LEEP has many advantages including low cost and a high success rate. The procedure can be done in an office setting and usually only requires a local anesthetic, though sometimes IV sedation or a general anesthetic is used. Disadvantages include reports of decreased sexual satisfaction and potential for preterm labor, though a meta-analysis published in 2014 suggested that in patients with existing CIN lesions as opposed to controls, the risk is not more than their baseline risk. Approximately 500,000 LEEP procedures are performed in the U.S. annually.

==Process==
When performing a LEEP, the physician uses a wire loop through which an electric current is passed at variable power settings. Various shapes and sizes of loop can be used depending on the size and orientation of the lesion. The cervical transformation zone and lesion are excised to an adequate depth, which in most cases is at least 8 mm, and extending 4 to 5 mm beyond the lesion. A second pass with a more narrow loop can also be done to obtain an endocervical specimen for further histologic evaluation.
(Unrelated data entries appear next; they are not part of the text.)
This design comes from an exercise in tuning for small area, a short achievable clock period and few clock cycles on the open sky130 flow, not from production work.
In this exercise RTL edits were held to simulation tests only and were not proved equivalent to the original.
Power figures rest on the tool's default switching activity, not on a simulated workload.

Design window_mac5_acc, start of the top module:
module window_mac5_acc #(
  parameter int WORD_WIDTH = window_mac5_acc_pkg::DEF_WORD_WIDTH,
  parameter int FRAC_BITS  = window_mac5_acc_pkg::DEF_FRAC_BITS,
  parameter int CNT_WIDTH  = 8
) (
  input  logic                  clk,
  input  logic                  rst,
  input  logic                  w_load,
  input  logic [2:0]            w_idx,
  input  logic [WORD_WIDTH-1:0] w_data,
  input  logic                  start,
  input  logic [CNT_WIDTH-1:0]  acc_len,
  input  logic                  in_valid,
  input  logic [WORD_WIDTH-1:0] data_in_0,
  input  logic [WORD_WIDTH-1:0] data_in_1,
  input  logic [WORD_WIDTH-1:0] data_in_2,
  input  logic [WORD_WIDTH-1:0] data_in_3,
  input  logic [WORD_WIDTH-1:0] data_in_4,
  output logic                  busy,
  output logic                  out_valid,
  output logic [WORD_WIDTH-1:0] out_data
);
Settings: LEC_CHECK=0, CAP_MARGIN=20, CORE_MARGIN=2, CORE_UTILIZATION=40, SETUP_SLACK_MARGIN=4.2, SLEW_MARGIN=20; clock period 7.5 ns.
standard.sh (not shown) runs the stock make flow with config.mk's settings and CLKGATE_MAP_FILE= SYNTH_SCRIPT=/design/flow/synth_recipe.tcl, a recipe that flattens the netlist after the stock synthesis.
==> flow/flow/run.sh <==
#!/bin/bash
set -euo pipefail
export BUFFER_PORTS_ARGS="-buffer_cell sky130_fd_sc_hd__buf_2"
bash standard.sh finish > standard.log 2>&1
The first run completed with no timing, DRC or antenna violations.
Testbench counts at the start, summed over its fixed seeds: cycles 17,141.
==> next run, changes <==
Settings changed: TNS_END_PERCENT set to 20.
The changed run went through all stages and came out clean. Power grows by 0.59%. Count of clock-buffer cells in the layout grows by 7. Cell count stays the same.
==> next run, changes <==
Settings changed: CTS_BUF_LIST set to sky130_fd_sc_hd__clkbuf_4 sky130_fd_sc_hd__clkbuf_8, TNS_END_PERCENT 20 to not set.
Power goes down by about 4.7%; global-route usage is about the same; synthesized area stays the same; worst setup slack gains 0.030 ns; first-iteration DRC count came out lower by 7.2%; combinational power is about the same; clock-buffer cell count rose by 42; core utilization decreases by 0.12 points; maximum frequency goes up by about 0.9%.

* * *

Another version of the RTL of window_mac5_acc (not shown whole).
For scale: about 2,400 cells after synthesis, about 420 flip-flops, roughly 0.025 mm² of cells after synthesis.
clock: 7.5 ns
lec_check: 0
cap_margin: 20
core_margin: 2
core_utilization: 40
setup_slack_margin: 4.4
slew_margin: 20
Scripts as last shown in full above: flow/flow/run.sh
The baseline finished clean.
Testbench counts at the start, summed over its fixed seeds: cycles 17,141.
Change:
CTS_CLUSTER_DIAMETER = 110   (was unset)
CTS_CLUSTER_SIZE = 26   (was unset)
SETUP_SLACK_MARGIN = 4.8   (was 4.4)
Routed wire length came out higher by 1.0%.
Total power goes down by 18%.
Utilization barely changes.
Area after synthesis is unchanged.
Setup slack improves by 0.049 ns.
Cell count is about the same.
Non-clock buffer count is higher by 51.
Via count hardly moves.
Die area stays the same.
Worst hold slack gets better by 0.0090 ns.
Fmax goes up by 1.7%.
Change:
CTS_CLUSTER_DIAMETER = 100   (was 110)
CTS_CLUSTER_SIZE = 22   (was 26)
SETUP_SLACK_MARGIN = 4.6   (was 4.8)
After rerunning: The changed run went through all stages and came out clean; wire length goes down by 0.86%; utilization drops by 0.84 points; sequential cell count stays the same; hold slack gets better by 0.0079 ns; area after synthesis stays the same; clock power went up by about 10%; cell count goes down by about 0.65%; design area went down by about 1.8%; total power rises by 2.3%.
Change:
SETUP_SLACK_MARGIN = 5.0   (was 4.6)
=> Count of clock-buffer cells in the layout falls by 1; via count rises by 5.3%; critical path depth falls by 1; cell area rises by 10%; area after synthesis stays the same; global-route usage rises by 0.74 points.
Change:
SETUP_SLACK_MARGIN = 4.8   (was 5.0)
After rerunning: The new run ran to the end with no violations; utilization goes down by 4.1 points; fmax went up by about 1.8%; routed wire length came out lower by 6.3%; clock-buffer cell count is unchanged; hold slack hardly moves.

* * *

run 1:
window_mac5_acc again, from the RTL that the note above started with.
export LEC_CHECK = 0
export CAP_MARGIN = 5
export CORE_MARGIN = 2
export CORE_UTILIZATION = 40
export CTS_CLUSTER_DIAMETER = 100
export CTS_CLUSTER_SIZE = 22
export SETUP_SLACK_MARGIN = 4.8
export SLEW_MARGIN = 5
create_clock -name core_clock -period 7.5 [get_ports {clk}]
Scripts as last shown in full above: flow/flow/run.sh
No stage failed in run 1, and the final checks on the layout all came back clean.
Testbench counts of run 1, summed over its fixed seeds: cycles 17,141.
### run 1 -> run 2
Settings: SLEW_MARGIN now 20, was 5; CAP_MARGIN now 20, was 5; SETUP_SLACK_MARGIN now 4.4, was 4.8.
Notes after the runs:
Placed cell area on run 2 is down relative to run 1.
Relative to run 1, the total of clock buffers placed in the layout of run 2 is higher by 2.
Final wirelength, run 2 vs run 1: down slightly
Relative to run 1, fraction of area in registers has increased by 0.44 points in run 2.
What run 3 does differently from run 2 at the input level:
Settings: SETUP_SLACK_MARGIN now 4.7, was 4.4.
[summary]
Taking run 2 as the reference, in run 3 largest stage delay on the critical path shrank by 0.14 ns, layout buffer count excluding clock buffers grew by 21, cell count grew by 21. Run 3 ended with more final wirelength than run 2. pc_r[19] as the last element of the critical path was reported by run 2, and out_data[0] by run 3.
diff inputs: run 3 => run 4
Settings: SETUP_SLACK_MARGIN now 4.4, was 4.7; ABC_AREA now 1, previously not set.
==> run summary <==
Between run 3 and run 4, the critical path depth is lower for run 4. Looking at amount of wire on met2 after detailed routing across run 3 and run 4, the one that comes out lower is run 3. Between run 3 and run 4, the average detailed-routed wire length per instance is higher for run 3. Comparing run 3 and run 4, final area is higher on run 4. Post-placement cell area ends up higher on run 4. Run 4 ended with more cell count after placement than run 3. Against run 3, via count of the first global-routing pass in run 4 rose by more than 10%.
[inputs] run 5 vs run 4
Settings: clearing CTS_CLUSTER_DIAMETER, which used to be 100; clearing ABC_AREA, which used to be 1; swapping 4.4 for 4.6 in SETUP_SLACK_MARGIN; clearing CTS_CLUSTER_SIZE, which used to be 22.
Results
For run 5 and run 4, there was not a single run that failed to finish clean.
The power number comes out higher for run 5 vs run 4.
Between run 5 and run 4, it is run 5 whose shortest period the worst path allows is lower, by 0.096 ns.
Run 5 vs. run 4: clock network fraction of design power went up by 14 points.
Diff run 5 and run 4: xor-xnor portion of the synthesized cell area higher in run 5
Looking at slowest stage cell on the critical path, the sky130_fd_sc_hd__dfxtp_2 result is from run 5; the sky130_fd_sc_hd__fa_1 one comes from run 4.

[static timing again, ports no longer ideal]
Ports are ideal in the flow. The routed layouts listed here were re-timed in OpenROAD. Step 1 assumes that a clkbuf_16 drives the clock port and a buf_2 every other input. Step 2 also shifts input and output timing later by t, the mid clock arrival at the registers, as if the neighbouring blocks saw the same clock. Slacks: ideal ports / drivers / drivers and shift; pairs: ideal ports / drivers.
| run | t, ns | slack for setup (ns) | worst setup path at the end | pins driven straight from the clock port |
|---|---|---|---|---|
| the first run of note 1 | 0.629 | 4.299 / 4.299 / 3.803 | input to register | 1 |
| the second run of note 1 | 0.629 | 4.279 / 4.279 / 3.774 | input to register | 1 |
| the third run of note 1 | 0.714 | 4.309 / 4.309 / 3.688 | input to register | 1 |
| the first run of note 2 | 0.637 | 4.506 / 4.506 / 3.964 | input to register | 1 |
| the second run of note 2 | 0.615 | 4.556 / 4.556 / 4.132 | input to register | 1 |
| the third run of note 2 | 0.641 | 4.529 / 4.529 / 4.071 | input to register | 1 |
| the fourth run of note 2 | 0.625 | 4.576 / 4.576 / 4.254 | input to register | 1 |
| the fifth run of note 2 | 0.624 | 4.628 / 4.628 / 4.207 | input to register | 1 |
| run 1 | 0.624 | 4.628 / 4.628 / 4.207 | input to register | 1 |
| run 2 | 0.623 | 4.462 / 4.462 / 3.973 | input to register | 1 |
| run 3 | 0.621 | 4.566 / 4.566 / 4.180 | input to register | 1 |
| run 4 | 0.623 | 4.483 / 4.483 / 4.000 | input to register | 1 |
| run 5 | 0.651 | 4.578 / 4.578 / 4.041 | input to register | 1 |
After both steps setup and hold are still met in every run listed. The setup slack of the third run of note 1, which loses most, moves by 0.000 ns with the drivers and by -0.621 ns with both steps.
This design comes from an exercise in tuning for small area on the open sky130 flow, not from production work. RTL that was checked went through simulation tests only; none was proved equivalent to the original. Only the layout flow was run in run 7; the RTL was not checked for function there. Power figures rest on the tool's default switching activity, not on a simulated workload.

`design.v`:
```
`timescale 1ns / 1ps
package gcsd_pkg;
  localparam int DISPLAY_COLUMNS = 13;
  localparam int CHAR_DEPTH      = 2 * DISPLAY_COLUMNS;
  localparam int CFG_INDEX_W     = 1;
  localparam int CFG_DATA_W      = 48;
endpackage
`timescale 1ns / 1ps
module gcsd_ram (
  input  logic       clk,
  input  logic [6:0] ins,     
  input  logic [7:0] wdata,
  output logic [7:0] head     
);
  logic [7:0] slot [26];
  always_ff @(posedge clk) begin
    for (int i = 0; i < 26; i++) begin
      if (i % 4 == 0 && ins[i / 4]) begin
        slot[i] <= wdata;
      end else begin
        slot[i] <= slot[(i + 1) % 26];
      end
    end
  end
  assign head = slot[0];
endmodule
`timescale 1ns / 1ps
module gcsd_frame (
  input  logic       clk,
  input  logic       rst,
  input  logic       byte_en,
  input  logic [7:0] rx_byte,
  output logic       tgt_a_we,
  output logic       tgt_b_we,
  output logic       char_we,
  output logic [7:0] operand_hi
);
  logic [1:0] frame_pos;
  logic [1:0] pos_eff;
  logic [1:0] cmd_cls;       
  logic       apply;
  assign pos_eff = (rx_byte == 8'hFF) ? 2'd0 : frame_pos;
  assign apply   = byte_en && (pos_eff == 2'd3);
  always_ff @(posedge clk) begin
    if (rst) begin
      frame_pos <= 2'd0;
    end else if (byte_en) begin
      frame_pos <= pos_eff + 2'd1;
    end
  end
  always_ff @(posedge clk) begin
    if (byte_en && pos_eff == 2'd1) begin
      cmd_cls <= (rx_byte[7:2] == 6'd0) ? rx_byte[1:0] : 2'd0;
    end
    if (byte_en && pos_eff == 2'd2) begin
      operand_hi <= rx_byte;
    end
  end
  assign tgt_a_we = apply && (cmd_cls == 2'd1);
  assign tgt_b_we = apply && (cmd_cls == 2'd2);
  assign char_we  = apply && (cmd_cls == 2'd3) && (operand_hi < 8'd26);
endmodule
`timescale 1ns / 1ps
module gcsd_stepper (
  input  logic        clk,
  input  logic        rst,
  input  logic        cfg_wen,
  input  logic        cfg_index,
  input  logic [47:0] cfg_data,
  input  logic        tgt_a_we,
  input  logic        tgt_b_we,
  input  logic [15:0] tgt_word,
  input  logic        tick,
  output logic [7:0]  drive
);
  logic [47:0] table_a, table_b;
  logic        loaded_a, loaded_b;
  logic [15:0] position_a, position_b;
  logic [15:0] target_a, target_b;
  logic [2:0]  phase_a, phase_b;    
  logic [15:0] position_a_next, position_b_next;
  logic [2:0]  phase_a_next, phase_b_next;
  logic [7:0]  byte_a, byte_b;
  function automatic logic [2:0] phase_step(input logic [2:0] ph, input logic up,
                                            input logic dn);
    if (up)      phase_step = (ph == 3'd5) ? 3'd0 : ph + 3'd1;
    else if (dn) phase_step = (ph == 3'd0) ? 3'd5 : ph - 3'd1;
    else         phase_step = ph;
  endfunction
  logic up_a, dn_a, up_b, dn_b;
  assign up_a = position_a < target_a;
  assign dn_a = position_a > target_a;
  assign up_b = position_b < target_b;
  assign dn_b = position_b > target_b;
  assign position_a_next = position_a + {{15{dn_a}}, up_a | dn_a};
  assign position_b_next = position_b + {{15{dn_b}}, up_b | dn_b};
  assign phase_a_next    = phase_step(phase_a, up_a, dn_a);
  assign phase_b_next    = phase_step(phase_b, up_b, dn_b);
  assign byte_a = loaded_a ? table_a[8*phase_a_next +: 8] : 8'h00;
  assign byte_b = loaded_b ? table_b[8*phase_b_next +: 8] : 8'h00;
  assign drive  = byte_a | byte_b;
  always_ff @(posedge clk) begin
    if (cfg_wen && !cfg_index) table_a <= cfg_data;
    if (cfg_wen &&  cfg_index) table_b <= cfg_data;
  end
  always_ff @(posedge clk) begin
    if (rst) begin
      loaded_a   <= 1'b0;
      loaded_b   <= 1'b0;
      position_a <= '0;
      position_b <= '0;
      target_a   <= '0;
      target_b   <= '0;
      phase_a    <= '0;
      phase_b    <= '0;
    end else begin
      if (cfg_wen && !cfg_index) loaded_a <= 1'b1;
      if (cfg_wen &&  cfg_index) loaded_b <= 1'b1;
      if (tgt_a_we) target_a <= tgt_word;
      if (tgt_b_we) target_b <= tgt_word;
      if (tick) begin
        position_a <= position_a_next;
        position_b <= position_b_next;
        phase_a    <= phase_a_next;
        phase_b    <= phase_b_next;
      end
    end
  end
endmodule
`timescale 1ns / 1ps
module gcsd_display (
  input  logic       clk,
  input  logic       rst,
  input  logic       char_we,
  input  logic [4:0] char_addr,
  input  logic [7:0] char_data,
  input  logic       poll,        
  output logic       at_col0,     
  output logic       row,         
  output logic       busy,        
  output logic       rd_done,     
  output logic [7:0] rd_data
);
  logic [4:0] rot;         
  logic [4:0] entry;       
  logic       clearing;    
  logic       wpend;       
  logic [7:0] wbuf;
  logic [5:0] diff;
  logic [4:0] slot_idx;    
  logic       wr_req, wr_hit;
  logic [6:0] ins;
  logic [7:0] wdata;
  assign diff     = {1'b0, char_addr} - {1'b0, rot} - 6'd1;
  assign slot_idx = diff[5] ? diff[4:0] + 5'd26 : diff[4:0];
  assign wr_req   = char_we || wpend;
  assign wr_hit   = wr_req && (slot_idx[1:0] == 2'd0);
  always_comb begin
    for (int k = 0; k < 7; k++) begin
      ins[k] = rst || clearing || (wr_hit && slot_idx[4:2] == 3'(k));
    end
  end
  assign wdata = (rst || clearing) ? 8'h00 : (wpend ? wbuf : char_data);
  gcsd_ram u_ring (
    .clk   (clk),
    .ins   (ins),
    .wdata (wdata),
    .head  (rd_data)
  );
  assign row     = entry[0];    
  assign rd_done = busy && (rot == entry) && !wpend;
  always_ff @(posedge clk) begin
    if (char_we) wbuf <= char_data;
  end
  always_ff @(posedge clk) begin
    if (rst) begin
      rot      <= '0;
      entry    <= '0;
      at_col0  <= 1'b1;
      busy     <= 1'b0;
      clearing <= 1'b1;
      wpend    <= 1'b0;
    end else begin
      rot <= (rot == 5'd25) ? 5'd0 : rot + 5'd1;
      if (rot == 5'd2) clearing <= 1'b0;
      wpend <= wr_req && !wr_hit;
      if (poll) begin
        if (at_col0) at_col0 <= 1'b0;
        else         busy    <= 1'b1;
      end
      if (rd_done) begin
        busy    <= 1'b0;
        entry   <= (entry == 5'd25) ? 5'd0 : entry + 5'd1;
        at_col0 <= (entry == 5'd12) || (entry == 5'd25);
      end
    end
  end
endmodule
`timescale 1ns / 1ps
module gauge_command_stepper_display (
  input  logic                             clk,
  input  logic                             rst,
  input  logic                             in_valid,
  output logic                             in_ready,
  input  logic [1:0]                       in_func,
  input  logic [7:0]                       in_rx_byte,
  output logic                             out_valid,
  input  logic                             out_ready,
  output logic                             out_kind,
  output logic [7:0]                       out_value,
  output logic                             out_lcd_is_data,
  input  logic                             cfg_wen,
  input  logic [gcsd_pkg::CFG_INDEX_W-1:0] cfg_index,
  input  logic [gcsd_pkg::CFG_DATA_W-1:0]  cfg_data
);
  logic       in_acc, byte_en, tick, poll;
  logic       tgt_a_we, tgt_b_we, char_we;
  logic [7:0] operand_hi;
  logic [7:0] drive;
  logic       at_col0, row, busy, rd_done;
  logic [7:0] rd_data;
  logic       o_valid;
  logic       o_kind;
  logic       o_is_data;
  logic [7:0] o_value;
  assign in_ready = !o_valid && !busy;
  assign in_acc   = in_valid && in_ready;
  assign byte_en  = in_acc && (in_func == 2'd0);
  assign tick     = in_acc && (in_func == 2'd1);
  assign poll     = in_acc && (in_func == 2'd2);
  gcsd_frame u_frame (
    .clk        (clk),
    .rst        (rst),
    .byte_en    (byte_en),
    .rx_byte    (in_rx_byte),
    .tgt_a_we   (tgt_a_we),
    .tgt_b_we   (tgt_b_we),
    .char_we    (char_we),
    .operand_hi (operand_hi)
  );
  gcsd_stepper u_stepper (
    .clk       (clk),
    .rst       (rst),
    .cfg_wen   (cfg_wen),
    .cfg_index (cfg_index),
    .cfg_data  (cfg_data),
    .tgt_a_we  (tgt_a_we),
    .tgt_b_we  (tgt_b_we),
    .tgt_word  ({operand_hi, in_rx_byte}),
    .tick      (tick),
    .drive     (drive)
  );
  gcsd_display u_display (
    .clk       (clk),
    .rst       (rst),
    .char_we   (char_we),
    .char_addr (operand_hi[4:0]),
    .char_data (in_rx_byte),
    .poll      (poll),
    .at_col0   (at_col0),
    .row       (row),
    .busy      (busy),
    .rd_done   (rd_done),
    .rd_data   (rd_data)
  );
  always_ff @(posedge clk) begin
    if (rst) begin
      o_valid <= 1'b0;
    end else if (tick || (poll && at_col0) || rd_done) begin
      o_valid <= 1'b1;
    end else if (out_ready) begin
      o_valid <= 1'b0;
    end
  end
  always_ff @(posedge clk) begin
    if (tick || poll) begin
      o_kind    <= poll;
      o_is_data <= poll && !at_col0;
    end
    if (tick) begin
      o_value <= drive;
    end else if (poll && at_col0) begin
      o_value <= {1'b1, row, 6'd0};
    end else if (rd_done) begin
      o_value <= rd_data;
    end
  end
  assign out_valid       = o_valid;
  assign out_kind        = o_kind;
  assign out_value       = o_value;
  assign out_lcd_is_data = o_is_data;
endmodule
```
What follows belongs to an exercise in optimizing a design on an open flow for small area; a production flow would make more cautious choices. Only simulation tests tie the RTL to the original design; equivalence was not proved. Power and IR drop assume default switching activity.

==> run a: inputs <==
// pdm_cic_main
module pdm_cic_main (
   input  logic                      clk,
   input  logic                      reset,
   output logic                      clk_out_pdm,
   input  logic [7:0]                din,
   output logic                      hop,
   output logic [255:0]              val_flat
);
==> module cic_channel, before the edit <==
module cic_channel (
   input  logic        clk,
   input  logic        reset,
   input  logic        line_a,
   input  logic        line_b,
   input  logic        ph_hi,       
   input  logic        keep,        
   input  logic        shs,         
   input  logic [13:0] c0_old, c0_new, c0_both,
   input  logic [15:0] c1_old, c1_new, c1_both,
   input  logic [15:0] c2_old, c2_new, c2_both,
   input  logic [13:0] c3_old, c3_new, c3_both,
   input  logic [19:0] k0, k1, k2,
   input  logic [15:0] k3,
   output logic [15:0] out_s0,
   output logic [15:0] out_s1,
   output logic [15:0] out_s2,
   output logic [15:0] out_s3
);
   logic        buf_far, buf_near;
   logic        b_old, b_new;
   logic [19:0] r0 [4];
   logic [19:0] r1 [4];
   logic [19:0] r2 [4];
   logic [15:0] r3 [4];
   logic [19:0] a0, a1, a2;
   logic [15:0] a3;
   logic [13:0] w0, w3;
   logic [15:0] w1, w2;
   logic [20:0] s0;
   logic [19:0] s1, s2;
   logic [15:0] s3;
   always_ff @(posedge clk or negedge reset) begin
      if (!reset) begin
         buf_far  <= 1'b0;
         buf_near <= 1'b0;
      end else begin
         buf_far  <= ph_hi ? line_a : line_b;
         buf_near <= buf_far;
      end
   end
   assign b_old = buf_near;
   assign b_new = ph_hi ? line_b : line_a;
   always_comb begin
      w0 = ({14{b_old & ~b_new}} & c0_old) | ({14{~b_old & b_new}} & c0_new) | ({14{b_old & b_new}} & c0_both);
      w1 = ({16{b_old & ~b_new}} & c1_old) | ({16{~b_old & b_new}} & c1_new) | ({16{b_old & b_new}} & c1_both);
      w2 = ({16{b_old & ~b_new}} & c2_old) | ({16{~b_old & b_new}} & c2_new) | ({16{b_old & b_new}} & c2_both);
      w3 = ({14{b_old & ~b_new}} & c3_old) | ({14{~b_old & b_new}} & c3_new) | ({14{b_old & b_new}} & c3_both);
      a0 = ({20{keep}} & r0[0]) | ({20{shs}} & r1[0]) | k0;
      a1 = ({20{keep}} & r1[0]) | ({20{shs}} & r2[0]) | k1;
      a2 = ({20{keep}} & r2[0]) | ({20{shs}} & {4'd0, r3[0]}) | k2;
      a3 = ({16{keep}} & r3[0]) | k3;
   end
   cic_add #(.W(20), .CW(14)) u_add0 (.a(a0), .b(w0), .s(s0[19:0]), .co(s0[20]));
   cic_add #(.W(20), .CW(16)) u_add1 (.a(a1), .b(w1), .s(s1), .co());
   cic_add #(.W(20), .CW(16)) u_add2 (.a(a2), .b(w2), .s(s2), .co());
   cic_add #(.W(16), .CW(14)) u_add3 (.a(a3), .b(w3), .s(s3), .co());
   always_ff @(posedge clk) begin
      r0[1] <= {s0[19:4] | {16{s0[20]}}, s0[3:0]};
      r1[1] <= s1;
      r2[1] <= s2;
      r3[1] <= s3;
      for (int i = 1; i < 3; i++) begin
         r0[i+1] <= r0[i];
         r1[i+1] <= r1[i];
         r2[i+1] <= r2[i];
         r3[i+1] <= r3[i];
      end
      r0[0] <= r0[3];
      r1[0] <= r1[3];
      r2[0] <= r2[3];
      r3[0] <= r3[3];
   end
   assign out_s0 = {~r0[2][19], r0[2][18:4]};
   assign out_s1 = {~r0[1][19], r0[1][18:4]};
   assign out_s2 = {~r0[0][19], r0[0][18:4]};
   assign out_s3 = {~r0[3][19], r0[3][18:4]};
endmodule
The LEEP technique results in some thermal artifact in all specimens obtained due to the use of electricity which simultaneously cuts and cauterizes the lesion, but this does not generally interfere with pathological interpretation provided depth is not exceeded. The thermal artifact can be a function of depth and time.

==Complications==
Complications are less frequent in comparison to a cold-knife conization but can include infection and hemorrhage.

LEEP effectively reduces the risk of cancer developing or spreading but it causes an increased risk of premature birth in future pregnancies. Following LEEP there is a 10% chance of cancer recurrence and 11% chance of preterm birth. This perspective carries significant implications when it comes to pregnancy timing and decision making in women of child bearing age who have cervical dysplasia and would like to decide whether they should have the lesions removed before or after pregnancy. As pregnancy is generally understood to be an immune suppressed state, the viral mediated character of cervical lesions might also inform revisions to treatment recommendations in such instances.

Some women report a small decrease in sexual arousal and satisfaction following LEEP but there is a lack of high quality research showing how LEEP affects sexual function.